Michael's body stiffened in discomfort, with his arms to his side, his hands clasped his own thighs, “I'm great…thank you, it's good to see you too,” he hesitates, “…your salon is amazing.” 
“Would you like a tour?” he interrupted. André turns to the receptionist, “Dierdré, hold my calls.” 
“Of course, yes, thank you,” Michael said, as he tried to contain his enthusiasm. 
As they toured the salon, Michael was half-listening as he rehearsed in his mind where his station would be; who the power players were, their personalities, how to fit in. Whom to win over and whom to beat. André's light french accent was a whisper to the dialogue going on in Michael's mind. His thoughts were racing, and plotting his next move to turn the conversation to advantage, to employment. 
Before Michael could form the words, André said, “I suppose you are here for a job?” 
Michael was relieved that the conversation had finally turned so quickly to his desperation. 
“Well, yes, I was hoping your offer was still stood.” Michael struggled with the words, “Mon-seur André, I am a huge fan of your work, it would be such an honor to work for you, to learn from you.” He said. “I only just moved here, I mean literally, like yesterday. I haven't even taken my state exam,” he confessed. 

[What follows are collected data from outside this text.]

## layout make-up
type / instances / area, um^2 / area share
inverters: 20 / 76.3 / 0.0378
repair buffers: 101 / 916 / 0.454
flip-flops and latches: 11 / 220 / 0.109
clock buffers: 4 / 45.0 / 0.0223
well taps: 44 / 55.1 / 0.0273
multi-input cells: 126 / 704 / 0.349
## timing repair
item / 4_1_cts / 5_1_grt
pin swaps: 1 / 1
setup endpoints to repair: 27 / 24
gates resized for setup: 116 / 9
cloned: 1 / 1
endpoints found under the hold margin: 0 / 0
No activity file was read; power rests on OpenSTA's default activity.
### config.mk
export PLATFORM = sky130hd
export DESIGN_NAME = axis_pkt_framer
export DESIGN_NICKNAME = d
export VERILOG_FILES = /design/src/rtl/pkt_framer_pkg.sv /design/src/rtl/axis_pkt_framer_skid.sv /design/src/rtl/axis_pkt_framer.sv
export SDC_FILE = /design/constraint.sdc
export NUM_CORES = 1
export LEC_CHECK = 0
export ABC_AREA = 1
export CELL_PAD_IN_SITES_DETAIL_PLACEMENT = 0
export CELL_PAD_IN_SITES_GLOBAL_PLACEMENT = 2
export CORE_UTILIZATION = 33
export DETAILED_ROUTE_END_ITERATION = 10
export PLACE_DENSITY = 0.88
export RECOVER_POWER = 50
export SYNTH_ARGS = -nofsm -noshare
export SYNTH_HDL_FRONTEND = slang
export SYNTH_SLANG_ARGS = --single-unit
### constraint.sdc
create_clock -name wr_clk -period 1.9 [get_ports wr_clk]
set_input_delay 0.285 -clock wr_clk [delete_from_list [all_inputs] [get_ports wr_clk]]
set_output_delay 0.285 -clock wr_clk [all_outputs]
set_load 0.01 [all_outputs]
### src/rtl/pkt_framer_pkg.sv
// pkt_framer_pkg
// Shared definitions for the write-side packet framer:
//   PKT_DATA_W  - stream / FIFO word width (the trailer format assumes 16)
//   TRL_WORDS   - trailer words appended after every packet (count, checksum)
//   LEN_MAX     - saturation value of the per-packet word counter
//   state_t     - framer FSM encoding
//   buf_entry_t - one skid buffer slot: {last, data}
package pkt_framer_pkg;

  localparam int PKT_DATA_W = 16;
  localparam int TRL_WORDS  = 2;
  localparam logic [PKT_DATA_W-1:0] LEN_MAX = 16'hFFFF;

  typedef enum logic [1:0] {
    ST_DATA    = 2'd0,
    ST_TRL_CNT = 2'd1,
    ST_TRL_SUM = 2'd2
  } state_t;

  typedef struct packed {
    logic                  last;
    logic [PKT_DATA_W-1:0] data;
  } buf_entry_t;

endpackage

### src/rtl/axis_pkt_framer_skid.sv
// axis_skid_buf2
// Two-entry FIFO-ordered skid buffer with a registered ready.
// Ports:
//   i_clk, i_resetn  - clock, synchronous active-low reset
//   i_push_valid     - upstream valid; a push happens when it and o_ready are high
//   i_push_data      - entry to push
//   o_ready          - registered; high when occupancy after the current edge is below DEPTH
//   i_pop            - pop the head this edge (ignored when empty)
//   o_head           - current head entry (valid when o_count != 0)
//   o_count          - current occupancy, 0..2
module axis_skid_buf2
  import pkt_framer_pkg::*;
#(
  parameter int DEPTH = 2
) (
  input  logic       i_clk,
  input  logic       i_resetn,
  input  logic       i_push_valid,
  input  buf_entry_t i_push_data,
  output logic       o_ready,
  input  logic       i_pop,
  output buf_entry_t o_head,
  output logic [1:0] o_count
);

  localparam logic [1:0] FULL_CNT = 2'(DEPTH);

  buf_entry_t r_mem [2];
  logic       r_wr_ptr;
  logic       r_rd_ptr;
  logic [1:0] r_count;
  logic       r_ready;

  logic       w_push;
  logic       w_pop;
  logic [1:0] w_count_nxt;

  assign w_push = i_push_valid & r_ready;
  assign w_pop  = i_pop & (r_count != 2'd0);

  // Simultaneous push and pop leaves occupancy unchanged.
  always_comb begin
    w_count_nxt = r_count;
    case ({w_push, w_pop})
      2'b10:   w_count_nxt = r_count + 2'd1;
      2'b01:   w_count_nxt = r_count - 2'd1;
      default: w_count_nxt = r_count;
    endcase
  end

  always_ff @(posedge i_clk) begin
    if (!i_resetn) begin
      r_wr_ptr <= 1'b0;
      r_rd_ptr <= 1'b0;
      r_count  <= 2'd0;
      r_ready  <= 1'b0;
    end else begin
      if (w_push) r_wr_ptr <= ~r_wr_ptr;
      if (w_pop)  r_rd_ptr <= ~r_rd_ptr;
      r_count <= w_count_nxt;
      // Ready looks at the occupancy the buffer will have after this edge,
      // so it can never accept into a full buffer.
      r_ready <= (w_count_nxt < FULL_CNT);
    end
  end

  // Storage needs no reset: occupancy alone decides which slots are live.
  always_ff @(posedge i_clk) begin
    if (w_push) r_mem[r_wr_ptr] <= i_push_data;
  end

  assign o_ready = r_ready;
  assign o_head  = r_mem[r_rd_ptr];
  assign o_count = r_count;

endmodule

### src/rtl/axis_pkt_framer.sv
// axis_pkt_framer
// Write-side packet framer in the wr_clk domain, directly upstream of the
// async FIFO write port. Each accepted data beat becomes one FIFO write; after
// the tlast beat two trailer words follow: the packet word count (saturating
// at 0xFFFF) and the XOR of all data words.
// Ports:
//   wr_clk, resetn       - clock, synchronous active-low reset
//   s_tdata/s_tvalid/s_tlast/s_tready - input AXI-Stream (s_tready registered)
//   fifo_afull           - FIFO almost-full; while high no write is issued
//   wr_en, wr_data       - registered FIFO write strobe and data
//   pkt_done             - one-cycle pulse together with the checksum write
//   pkt_cnt              - packets fully framed since reset (wraps)
//   len_err              - sticky: some packet exceeded 0xFFFF words
//   o_dbg_state          - current FSM state, for observation only
//
// Handshake: a beat transfers on a rising edge where s_tvalid and s_tready are
// both high; s_tdata/s_tlast are only sampled on that edge, and the source may
// change them freely otherwise. Downstream, every edge with wr_en high is one
// FIFO write; there is no ready on that side, only fifo_afull.
module axis_pkt_framer
  import pkt_framer_pkg::*;
#(
  parameter int DATA_W    = 16,
  parameter int BUF_DEPTH = 2
) (
  input  logic              wr_clk,
  input  logic              resetn,
  input  logic [DATA_W-1:0] s_tdata,
  input  logic              s_tvalid,
  output logic              s_tready,
  input  logic              s_tlast,
  input  logic              fifo_afull,
  output logic              wr_en,
  output logic [DATA_W-1:0] wr_data,
  output logic              pkt_done,
  output logic [15:0]       pkt_cnt,
  output logic              len_err,
  output state_t            o_dbg_state
);

  // Skid buffer interface
  buf_entry_t w_push_entry;
  buf_entry_t w_head;
  logic [1:0] w_count;
  logic       w_ready;

  // FSM
  state_t            r_state;
  state_t            w_state_nxt;
  logic              w_pop;
  logic              w_wr_en;
  logic [DATA_W-1:0] w_wr_data;
  logic              w_done;

  // Output and accounting registers
  logic              r_wr_en;
  logic [DATA_W-1:0] r_wr_data;
  logic              r_pkt_done;
  logic [15:0]       r_pkt_cnt;
  logic              r_len_err;
  logic [15:0]       r_len_cnt;
  logic [DATA_W-1:0] r_csum;

  assign w_push_entry.last = s_tlast;
  assign w_push_entry.data = s_tdata;

  axis_skid_buf2 #(
    .DEPTH (BUF_DEPTH)
  ) u_skid (
    .i_clk        (wr_clk),
    .i_resetn     (resetn),
    .i_push_valid (s_tvalid),
    .i_push_data  (w_push_entry),
    .o_ready      (w_ready),
    .i_pop        (w_pop),
    .o_head       (w_head),
    .o_count      (w_count)
  );

  always_ff @(posedge wr_clk) begin
    if (!resetn) r_state <= ST_DATA;
    else         r_state <= w_state_nxt;
  end

  // Any edge with fifo_afull high is a full stall: no write, no pop, state
  // and wr_data hold. The trailer states never pop, so input keeps filling
  // the buffer until ready drops.
  always_comb begin
    w_state_nxt = r_state;
    w_pop       = 1'b0;
    w_wr_en     = 1'b0;
    w_wr_data   = r_wr_data;
    w_done      = 1'b0;
    case (r_state)
      ST_DATA: begin
        if (!fifo_afull && (w_count != 2'd0)) begin
          w_pop     = 1'b1;
          w_wr_en   = 1'b1;
          w_wr_data = w_head.data;
          if (w_head.last) w_state_nxt = ST_TRL_CNT;
        end
      end
      ST_TRL_CNT: begin
        if (!fifo_afull) begin
          w_wr_en     = 1'b1;
          w_wr_data   = r_len_cnt;
          w_state_nxt = ST_TRL_SUM;
        end
      end
      ST_TRL_SUM: begin
        if (!fifo_afull) begin
          w_wr_en     = 1'b1;
          w_wr_data   = r_csum;
          w_done      = 1'b1;
          w_state_nxt = ST_DATA;
        end
      end
      default: w_state_nxt = ST_DATA;
    endcase
  end

  always_ff @(posedge wr_clk) begin
    if (!resetn) begin
      r_wr_en    <= 1'b0;
      r_wr_data  <= '0;
      r_pkt_done <= 1'b0;
      r_pkt_cnt  <= 16'd0;
      r_len_err  <= 1'b0;
      r_len_cnt  <= 16'd0;
      r_csum     <= '0;
    end else begin
      r_wr_en    <= w_wr_en;
      r_wr_data  <= w_wr_data;
      r_pkt_done <= w_done;
      if (w_pop) begin
        // Counter saturates; a word beyond 0xFFFF raises the sticky error
        // but is still folded into the checksum.
        if (r_len_cnt == LEN_MAX) r_len_err <= 1'b1;
        else                      r_len_cnt <= r_len_cnt + 16'd1;
        r_csum <= r_csum ^ w_head.data;
      end
      // Pop and checksum write are in different states, never the same edge.
      if (w_done) begin
        r_len_cnt <= 16'd0;
        r_csum    <= '0;
        r_pkt_cnt <= r_pkt_cnt + 16'd1;
      end
    end
  end

  assign s_tready    = w_ready;
  assign wr_en       = r_wr_en;
  assign wr_data     = r_wr_data;
  assign pkt_done    = r_pkt_done;
  assign pkt_cnt     = r_pkt_cnt;
  assign len_err     = r_len_err;
  assign o_dbg_state = r_state;

endmodule

# Word level (Yosys, flattened, before mapping)

Memories as Yosys holds them, arrays and structs flattened. A register that Yosys moved wholly into a read port is not among the register bits.
Cells that the tools add are included.

Input bits: 21
Memories kept: 1
Bits in latches: 0
Bits in read-only memories: 0
Register bits: 74
Output and inout bits: 38
RAM bits: 34
Word-level logic and storage cells: 64

Order comparisons: 1
$mul: 0
Divide/modulo/power cells: 0
Shift operators: 0
Equality and inequality tests: 9
Add/subtract/negate cells: 4
Multiplexer cells: 19
Bitwise logic cells: 7
Reductions and logical operators: 11

Memories:

| name         | words | bits a word | read ports | clocked after Yosys merged registers in | wr ports | line                       | source |
|---|---|---|---|---|---|---|---|
| u_skid.r_mem | 2     | 17          | 1          | 1                                       | 1        | axis_pkt_framer_skid.sv:28 | `buf_entry_t r_mem [2];` |

Operators with widths:

| operator                                              | count |
|---|---|
| 2-to-1 mux 16 bit                                     | 3 |
| one-hot mux 16 bit (3 select lines)                   | 1 |
| adder 16 x 1 -> 16 bit, second input constant         | 2 |
| == test 16 bit, second input constant                 | 1 |
| XOR 16 bit                                            | 1 |
| 2-to-1 mux 1 bit                                      | 8 |
| 2-to-1 mux 2 bit                                      | 4 |
| AND reduction 4 bit                                   | 2 |
| inequality test 2 bit, second input constant          | 3 |
| one-hot mux 2 bit (3 select lines)                    | 1 |
| == test 2 x 1 -> 1 bit, second input constant         | 2 |
| == test 2 bit, second input constant                  | 2 |
| NOT 1 bit                                             | 4 |
| one-hot mux 2 bit (2 select lines)                    | 1 |
| AND reduction 2 bit                                   | 2 |
| OR reduction 2 bit                                    | 2 |
| nonzero test 3 bit                                    | 1 |
| adder 2 x 1 -> 2 bit, second input constant           | 1 |
| bitwise AND 1 bit                                     | 2 |
| logical NOT 2 bit                                     | 1 |
| less-than comparator 2 bit, second input constant     | 1 |
| inequality test 2 x 1 -> 1 bit, second input constant | 1 |
| one-hot mux 1 bit (2 select lines)                    | 1 |
| nonzero test 2 bit                                    | 1 |
| other kinds (3)                                       | 3 |

# Longest topological paths before layout

Gate-level depths: netlist of the first run.

Depth after elaboration: 8
Depth in mapped cells: 11
Depth with buffers taken out: 10

# Modules after synthesis

From an unflattened synthesis of the first run, not the netlist that was laid out.

Cell total of the unflattened synthesis: 642
Area, all modules: 5177.5 um^2

By module, submodules not included:

| module          | cells each | area each (um^2) | times used | sequential area each (um^2) |
|---|---|---|---|---|
| axis_pkt_framer | 555        | 3648.5           | 1          | 1381.3 |
| axis_skid_buf2  | 87         | 1529.0           | 1          | 1141.1 |

# Worst setup path after synthesis of the first run

No wires, ideal clock.

Kind: register to register
Start point: register r_state[0] (netlist: o_dbg_state[0])
End point: register with a tool-made name
Stages on the path, launching flop included: 11
Data arrival time: 1.729 ns
Buffers on the path: 0
Setup slack: 0.043 ns
Required time: 1.772 ns
Clock period less this slack: 1.857 ns
Setup time: 0.128 ns
Cell sequence: dfxtp_1 inv_1 ha_1 nand3_1 inv_2 ha_1 a21oi_1 o21ai_0 xor2_1 inv_1 nor2_1

RTL lines:

| element                | line                  | source |
|---|---|---|
| start, declared        | axis_pkt_framer.sv:48 | `state_t r_state;` |
| start signal, assigned | axis_pkt_framer.sv:82 | `else r_state <= w_state_nxt;` |

# Worst setup path in the final report of the first run

Start point: register r_state[0] (netlist: o_dbg_state[0])
End point: register r_wr_data[10] (netlist: wr_data[10])

Cells in the longest elaborated chain, start to end: 3
Elaborated cells between the ends (all ways): 9
Those cells by class: 5 x eq/ne; 1 x mux; 3 x reduce/logical

RTL lines:

| element                                                                      | line                   | source |
|---|---|---|
| == test 2 x 1 -> 1 bit, or another cell as far along                         | axis_pkt_framer.sv:94  | `case (r_state)` |
| inequality test 2 bit (no source line) or nonzero test 3 bit (tied branches) | -                      |  |
| AND reduction 4 bit (no source line)                                         | -                      |  |
| end signal, assigned                                                         | axis_pkt_framer.sv:133 | `r_wr_data <= w_wr_data;` |
| end, declared                                                                | axis_pkt_framer.sv:57  | `logic [DATA_W-1:0] r_wr_data;` |

Several ways; a longest one is shown, not always the timed one.
A chain may end at the register's enable or synchronous reset.

==> reports/metrics.cfg, run 1 <==
[status]
status = finished with violations
violations = design-rule violations

[timing]
min_period_over_period_pct = 92.7
rsz0062_at_grt = no
fin_crit_ns = 1.76
slew_viol_final = 0
tightest_slew_ns = 0.464
setup_viol = 0
clock_skew_ns = 0.00676
clock.fmax_ghz = 0.568
timing.final.ws_setup_ns = 0.138
hold_viol = 0
relSlewSlack_pct = 69.1

[setup_path]
cp-end-kind = register
r2r-start = o_dbg_state[0]$_SDFFE_PN0P_
start_kind = register
critPathKind = register to register
worstPathRequired_ns = 2.16
cp-startpoint = o_dbg_state[0]$_SDFFE_PN0P_
worstPathArrival_ns = 2.02
cp_max_fo = 32

[floorplan]
num_io_pins = 59
die_w_um = 125
dieArea_mm2 = 0.0157
start_util_pct = 34.2
die_y_um = 125
num_rows = 44
coreArea_mm2 = 0.0147

[placement]
gp_congestion = 0.791
hpwlAfterDp_um = 8910
place.port_buffers = 58
placed_cells = 888
pre_cts_slack_ns = -0.0280

[grt]
grt-busiest-layer = met2
grtUsageMet2_pct = 27.7
grt_max_degree = 33
grt-ovfl-total = 0
grt_pass1_wl_um = 19900
antenna_found_initial = 0
grt_pass1_vias = 4087
grt.met3_usage_pct = 3.51
grtUsageTotal_pct = 16.3
grt_util_met1_pct = 20.2

[flow_run]
maxCapViolations = 0

[min_path]
hold_path_class = register to register
holdCritStartpoint = r_csum[2]$_SDFFE_PP0P_

[synth]
netlist_area_mm2 = 0.00502
synthArstFlopShare_pct = 0
yosysSeqAreaShare_pct = 50.2
syn_avg_cell_area_um2 = 7.76
synthesis.nets = 677
ys_ff_latch = 109
synth.distinct_cells = 32
ys.flop_type = dfxtp_1
syn-instance-count = 647
ys_warn_count = 0
synth_edf_count = 34

[power]
leakagePower_nw = 2.45
ir_worst_vdd_v = 0.000777
power.density_mw_per_mm2 = 1220

[finish]
diodes = 0
drive_above_1_share_pct = 10.3
area.growth.synth_to_final_pct = 24.3
fillers = 1511
stdcell_count = 904
fin_nets = 745
mostFrequentLayoutCells = nand2_1, nor2_1, dfxtp_1
post-route-util_pct = 42.5
final_common_cell = nand2_1

[clock_network]
h-tree-depth = 3
insertion_delay_ns = 0.36
cts_buffers = 9
cts-root-buf = clkbuf_16
tritoncts = built
hold_buffers = 0
clock_path_buffers = 2
path_clk_slew_ns = 0.08
numClockSinks = 109

[routing]
routedWlPerCell_um = 13.3
vias = 4233
ant_nets = 0
drtIter0Drc = 218
totalWireLength_um = 12000
drc = 8
dr.pass1.iters = 9
vias_per_cell = 4.68

-- cell families (layout without fill, tap and decap cells) --
logic type | after synthesis | count (layout) | synth area share (%)
simple gates | 311 | 311 | 26.4
buf+inv | 88 | 161 | 7.12
fa+ha+maj | 9 | 9 | 2.24
flops | 109 | 109 | 50.2
compound gates | 126 | 126 | 13.4
xor+xnor | 4 | 4 | 0.697
-- state kept, by name (all words and copies together), names as in the netlist, 2 cells and up, named ones only --
| signal | count |
|---|---|
| r_csum | 16 |
| o_dbg_state | 2 |
| wr_data | 16 |
| pkt_cnt | 16 |
| r_len_cnt | 16 |
| u_skid.r_mem | 34 |
-- worst max-delay path, cell delays in order, from the launching register on --
cell and delay (ns):
dfxtp_1 0.31, buf_4 0.15, ha_1 0.22, inv_2 0.17
a21oi_1 0.10, o21ai_2 0.19, nand2_1 0.13, buf_12 0.18
nor2_1 0.13, nor2_1 0.06
-- path summary, 6_finish.rpt --
path	cells after the start	slack [ns]	to
worst max-delay path	9	0.14	wr_data[10]$_SDFFE_PN0P_
worst min-delay path	1	0.45	r_csum[2]$_SDFFE_PP0P_
worst max register to register	9	0.14	wr_data[10]$_SDFFE_PN0P_
worst min register to register	1	0.45	r_csum[2]$_SDFFE_PP0P_
-- layer usage --
| layer | up-vias | wire, um |
|---|---|---|
| met2 | 55 | 5670 |
| met1 | 1939 | 5760 |
| met4 | 0 | 270 |
| met3 | 11 | 333 |
| met5 | - | 0 |
| li1 | 2228 | - |
-- power breakdown --
| part | switching, mW | leakage, nW | internal [mW] |
|---|---|---|---|
| sequential | 0.182 | 0.921 | 2.77 |
| combinational | 1.61 | 1.37 | 1.00 |
| clock | 0.975 | 0.159 | 1.07 |
-- synthesized netlist by cell type (2+ instances only) --
cell	number	share of area, %
a211oi_1	2	0.30
a21oi_1	44	4.4
a22o_1	5	0.87
buf_1	2	0.15
buf_2	10	1.0
buf_4	2	0.30
clkbuf_1	6	0.45
dfxtp_1	75	30
edfxtp_1	34	20
ha_1	9	2.2
inv_1	60	4.5
inv_2	7	0.52
nand2_1	150	11
nand2_2	3	0.37
nand3_1	20	2.0
nand4_1	7	0.87
nor2_1	99	7.4
nor2_2	4	0.50
nor2_4	2	0.45
nor3_1	6	0.60
o21ai_0	55	5.5
o21ai_1	17	1.7
or2_2	16	2.0
xor2_1	4	0.70
-- repair_timing --
action,in CTS,in global routing
setup buffers,0,0
resized for setup,0,3
endpoints found under the setup margin,0,2
-- through the flow --
step                total power, mW  hold slack, ns  setup TNS (ns)  cell area, um^2
CTS                            7.72           0.454               0             6260
finish                         7.61           0.453               0             6240
floorplan                      4.60           0.384               0             5020
global placement               5.61           0.432               0             5940
detailed placement             5.67           0.442         -0.0423             5940
global route                   8.11           0.481               0             6240
-- layout make-up --
cell class,instances,area [um^2],share of cell area [%]
repair buffers,78,763,12.2
inverters,67,251,4.03
multi-input cells,450,2150,34.5
well taps,184,230,3.69
clock inverters,7,97.6,1.56
flip-flops and latches,109,2520,40.4
clock buffers,9,225,3.61
Power figures use the tool's default switching activity.
==> inputs of run 2 (changes only) <==
- CORE_MARGIN: unset -> 4
- CORE_UTILIZATION: 33 -> 35
- PLACE_DENSITY: 0.88 -> 0.92
- clock period: 1.9 -> 2.3 ns (I/O delays scaled with it)
==> run 2 against run 1 <==
Compared with the run above:
- the flow now finishes without violations
- critical path depth is the same
- sequential share of layout area up 1.1 points
- first-iteration DRC count up 28%
- clock skew rose by 0.0010 ns
- routed wire length is 3.9% lower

“Well, you will have to sweep hair for now, that is all I can offer, until you are licensed.” 
“Absolutely, that is more than okay.” 
“Well, thank you Michael, for coming. Please show yourself out. Tell Dierdré to put you on the schedule as soon as possible. Tomorrow, if you like.” 
  “Thank you, Sir. Thank you, so much,” he gushed. 
While, not as planned, Michael was now the newest member of André's Salon on Rodeo Drive in Beverly Hills. Sweeping hair, but he wouldn't have to mention that part.